Yesterday, it was Lloyd’s turn to face a £28m fine for what the FCA called “serious failings” over the way it was incentivising its staff - big bonuses, threats of sacking - employees caught between the devil of greed and the deep blue sea of unemployment.

I cannot pick up a paper without seeing huge fines being levelled at banks. Libor, PPI, incentives, mis-selling of investment bonds, interest rate swaps, injurious rate rises on (supposedly) lifetime tracker mortgages. Day in, day out, the banks are shedding millions of pounds both sides of the Atlantic for their shoddy practices.

And what happens to the senior executives? What happens to those who set the policy and enforce it at these institutions? Where are they?

Hop over to the US with me for the moment. On the same day that RBS was whacked with a fine, the US Department of Justice was busy sending down individuals for their roles in the mortgage securitisation crisis. I quote from a statement issued on Thursday 12 December: “Earl Gross, 74, of Las Vegas, the former president and chief executive officer of US Mortgage, a loan servicing company, was sentenced to serve 18 months in prison for his role in an $8m scheme to defraud Wells Fargo Bank”.

President AND chief executive. Sent down at 74. Not too old, nor too senior. He’s not the first to be judged and found wanting in the US, and he won’t be the last.

Back in the UK, I challenge you to name one chief executive and president of a bank who has been tried for his or her role in financial crisis anti-management or fraud. Some were encouraged to step down. Others bowed to public pressure to give up their knighthoods - awarded for ‘services to financial services’, no less. But have any been imprisoned as an example?

No. Furthermore, by now many are busy stacking their 12ft Norwegian Pines into their entrance hall(s) and getting the domestic help to decorate it, as they sip aged wine from their cool cellars and light their cigars with £50 notes, newly minted.

That’s possibly an exaggeration. Although... is it? The Funding for Lending scheme has poured millions into the coffers of these banks, whose execs have gone cap in one hand to the taxpayer via the government, all the while signing bonus scheme agreements behind their back with the other. Sure, FLS was aimed at lending to small businesses and, earlier on this year, to help fund mortgages. How much of this trickled through the system to the end consumer, the taxpayer?

You’ve seen clients left chasing the house they desire as it slips out of their reach thanks to the banks’ seeming reluctance to lend. You’ve had countless conversations with your clients about the paucity of their cash returns and the fact that banks just don’t care that a savings account can be paying 0.1 per cent interest. Under FLS, the banks don’t need depositors. Even with the fines they are shelling out - they’re still able to get the government - ie the taxpayer - to bail them out.

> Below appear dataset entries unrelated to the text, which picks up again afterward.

<file path="src/design/gpcr_pkg.sv">
package gpcr_pkg;

    localparam int FRAC_BITS = 16;
    localparam int DATA_W    = 32;
    localparam int COEF_W    = 31;
    localparam int KIND_W    = 2;
    localparam int IDX_W     = 2;
    localparam int IN_W      = 9 * DATA_W;
    localparam int OUT_W     = 7 * DATA_W;
    localparam int PROD_W    = 2 * DATA_W;
    localparam int SUM_W     = PROD_W + 1;

    localparam int Q_DEPTH = 4;
    localparam int Q_AW    = 2;

    localparam logic [KIND_W-1:0] KIND_NONE = 2'd0;
    localparam logic [KIND_W-1:0] KIND_PEN  = 2'd1;
    localparam logic [KIND_W-1:0] KIND_OVR  = 2'd2;

    localparam logic [IDX_W-1:0] REG_RESTITUTION = 2'd0;
    localparam logic [IDX_W-1:0] REG_FRICTION    = 2'd1;
    localparam logic [IDX_W-1:0] REG_SPRING      = 2'd2;
    localparam logic [IDX_W-1:0] REG_DAMP        = 2'd3;

    // band limit 0.05 and penalty rest offset 0.01, rounded to nearest
    localparam logic signed [DATA_W-1:0] BAND =
        DATA_W'(((5 << FRAC_BITS) + 50) / 100);
    localparam logic signed [DATA_W-1:0] OFFS =
        DATA_W'(((1 << FRAC_BITS) + 50) / 100);

    localparam logic [COEF_W-1:0] SPRING_RST = COEF_W'(1000 << FRAC_BITS);
    localparam logic [COEF_W-1:0] DAMP_RST   = COEF_W'(50 << FRAC_BITS);

    localparam logic [SUM_W-1:0] HALF = SUM_W'(1) << (FRAC_BITS - 1);

    typedef struct packed {
        logic [COEF_W-1:0] restitution;
        logic [COEF_W-1:0] friction;
        logic [COEF_W-1:0] spring;
        logic [COEF_W-1:0] damp;
    } coef_t;

    // one classified vertex waiting for the arithmetic back end
    typedef struct packed {
        logic [KIND_W-1:0]         kind;
        logic                      last;
        logic signed [DATA_W-1:0]  op_a;
        logic signed [DATA_W-1:0]  op_b;
        logic signed [DATA_W-1:0]  op_c;
        logic signed [DATA_W-1:0]  disp_x;
        logic signed [DATA_W-1:0]  disp_y;
        logic signed [DATA_W-1:0]  disp_z;
    } entry_t;

    typedef struct packed {
        logic empty;
        logic full;
    } q_stat_t;

    function automatic logic signed [DATA_W-1:0] sat32(input logic signed [DATA_W:0] v);
        logic signed [DATA_W-1:0] r;
        if (v[DATA_W] != v[DATA_W-1])
            r = v[DATA_W] ? {1'b1, {(DATA_W-1){1'b0}}} : {1'b0, {(DATA_W-1){1'b1}}};
        else
            r = v[DATA_W-1:0];
        return r;
    endfunction

    // shift a product magnitude down, round half away from zero, saturate
    function automatic logic [DATA_W-1:0] rescale(input logic neg, input logic [SUM_W-1:0] mag);
        logic [SUM_W-1:0]  r;
        logic [DATA_W-1:0] res;
        r = (mag + HALF) >> FRAC_BITS;
        if (neg)
        begin
            if (r >= (SUM_W'(1) << (DATA_W - 1)))
                res = {1'b1, {(DATA_W-1){1'b0}}};
            else
                res = DATA_W'(0) - r[DATA_W-1:0];
        end
        else
        begin
            if (r >= (SUM_W'(1) << (DATA_W - 1)))
                res = {1'b0, {(DATA_W-1){1'b1}}};
            else
                res = r[DATA_W-1:0];
        end
        return res;
    endfunction

endpackage

</file>
<file path="src/design/gpcr_front.sv">
module gpcr_front (
    input  logic                        s_tvalid,
    output logic                        s_tready,
    input  logic [gpcr_pkg::IN_W-1:0]   s_tdata,
    input  logic                        s_tlast,
    input  gpcr_pkg::q_stat_t           q_stat,
    output logic                        push,
    output gpcr_pkg::entry_t            push_data
);
    import gpcr_pkg::*;

    logic signed [DATA_W-1:0] pos_x, pos_y, pos_z;
    logic signed [DATA_W-1:0] vel_x, vel_y, vel_z;
    logic signed [DATA_W-1:0] rest_x, rest_y, rest_z;
    logic signed [DATA_W:0]   dd;
    logic signed [DATA_W-1:0] dd_abs;
    logic [KIND_W-1:0]        kind;

    assign pos_x  = s_tdata[0*DATA_W +: DATA_W];
    assign pos_y  = s_tdata[1*DATA_W +: DATA_W];
    assign pos_z  = s_tdata[2*DATA_W +: DATA_W];
    assign vel_x  = s_tdata[3*DATA_W +: DATA_W];
    assign vel_y  = s_tdata[4*DATA_W +: DATA_W];
    assign vel_z  = s_tdata[5*DATA_W +: DATA_W];
    assign rest_x = s_tdata[6*DATA_W +: DATA_W];
    assign rest_y = s_tdata[7*DATA_W +: DATA_W];
    assign rest_z = s_tdata[8*DATA_W +: DATA_W];

    assign s_tready = !q_stat.full;
    assign push     = s_tvalid && s_tready;

    always_comb
    begin
        priority if (pos_y <= 0)
            kind = KIND_OVR;
        else if (pos_y <= BAND)
            kind = KIND_PEN;
        else
            kind = KIND_NONE;
    end

    // inside the band the distance to the offset is small and positive after abs
    assign dd     = {pos_y[DATA_W-1], pos_y} - {OFFS[DATA_W-1], OFFS};
    assign dd_abs = dd[DATA_W] ? DATA_W'(-dd) : dd[DATA_W-1:0];

    always_comb
    begin
        push_data.kind   = kind;
        push_data.last   = s_tlast;
        push_data.op_a   = (kind == KIND_OVR) ? vel_x : dd_abs;
        push_data.op_b   = vel_y;
        push_data.op_c   = vel_z;
        push_data.disp_x = sat32({pos_x[DATA_W-1], pos_x} - {rest_x[DATA_W-1], rest_x});
        push_data.disp_y = sat32(-{rest_y[DATA_W-1], rest_y});
        push_data.disp_z = sat32({pos_z[DATA_W-1], pos_z} - {rest_z[DATA_W-1], rest_z});
    end

endmodule

</file>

Then a Freedom of Information Act request comes back to us and we see that the FSA granted waivers to Co-operative Bank over capital adequacy and banking governance. Had it not applied the waiver, we are led to believe, the bank could have gone under.

But wait! Weren’t we told that there is no “too big to fail” bank? That banks should be and will be allowed to fail? But here is the regulator seemingly allowing governance and lower-than-required capital adequacy on a bank more in the news now for its alleged drug-lovin’ preacher man than for its ethical investment expertise.

I should be more angry at lackadasical regulation of our one-time crowning glory, the banking sector. This is my money, my taxes, not going to help some ex-marine from Afghanistan struggling to find a job after being demobbed. My taxes are not going to help find legal aid for genuine asylum seekers, or to help those families on the borderline of benefits make ends meet. No. My taxes are seemingly being pumped into banks via FLS and out again via fines.

Banks are still too big to fail. They are not too big to bail. The people setting the bad decisions are getting off scot-free and the corporate nature of the fines covers up the individual culpability. And while the FLS lifejacket remains and a protective old boys’ club hides its members under its steely wings, we will never see proper justice being meted out against those who deserve it most.

Happy Christmas.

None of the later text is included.